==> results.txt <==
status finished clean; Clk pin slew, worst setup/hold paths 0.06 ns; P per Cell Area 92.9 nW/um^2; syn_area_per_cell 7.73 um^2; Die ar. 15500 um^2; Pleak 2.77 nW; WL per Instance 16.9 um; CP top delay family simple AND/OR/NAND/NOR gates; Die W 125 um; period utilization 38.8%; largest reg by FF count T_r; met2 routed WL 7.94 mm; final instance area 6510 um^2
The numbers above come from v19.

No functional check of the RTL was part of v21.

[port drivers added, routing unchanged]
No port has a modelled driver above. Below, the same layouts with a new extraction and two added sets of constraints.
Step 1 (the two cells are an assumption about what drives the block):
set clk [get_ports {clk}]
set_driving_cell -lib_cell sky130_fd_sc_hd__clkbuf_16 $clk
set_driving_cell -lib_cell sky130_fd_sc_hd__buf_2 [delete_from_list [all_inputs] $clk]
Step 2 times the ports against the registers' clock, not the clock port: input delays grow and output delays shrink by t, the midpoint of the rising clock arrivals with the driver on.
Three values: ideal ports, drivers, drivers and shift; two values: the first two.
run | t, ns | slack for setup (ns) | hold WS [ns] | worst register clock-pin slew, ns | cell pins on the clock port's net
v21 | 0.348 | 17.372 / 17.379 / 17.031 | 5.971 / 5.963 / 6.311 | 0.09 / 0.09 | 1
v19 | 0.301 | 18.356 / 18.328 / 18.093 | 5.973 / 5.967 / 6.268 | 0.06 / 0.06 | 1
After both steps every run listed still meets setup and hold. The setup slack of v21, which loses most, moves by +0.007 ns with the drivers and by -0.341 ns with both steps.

■ **TO DO**: Only the stretch of lines that begins with the one holding "v21 | 0.348" and ends with the last line above belongs in the answer; please write it out exactly.

■ **OUTPUT**:
v21 | 0.348 | 17.372 / 17.379 / 17.031 | 5.971 / 5.963 / 6.311 | 0.09 / 0.09 | 1
v19 | 0.301 | 18.356 / 18.328 / 18.093 | 5.973 / 5.967 / 6.268 | 0.06 / 0.06 | 1
After both steps every run listed still meets setup and hold. The setup slack of v21, which loses most, moves by +0.007 ns with the drivers and by -0.341 ns with both steps.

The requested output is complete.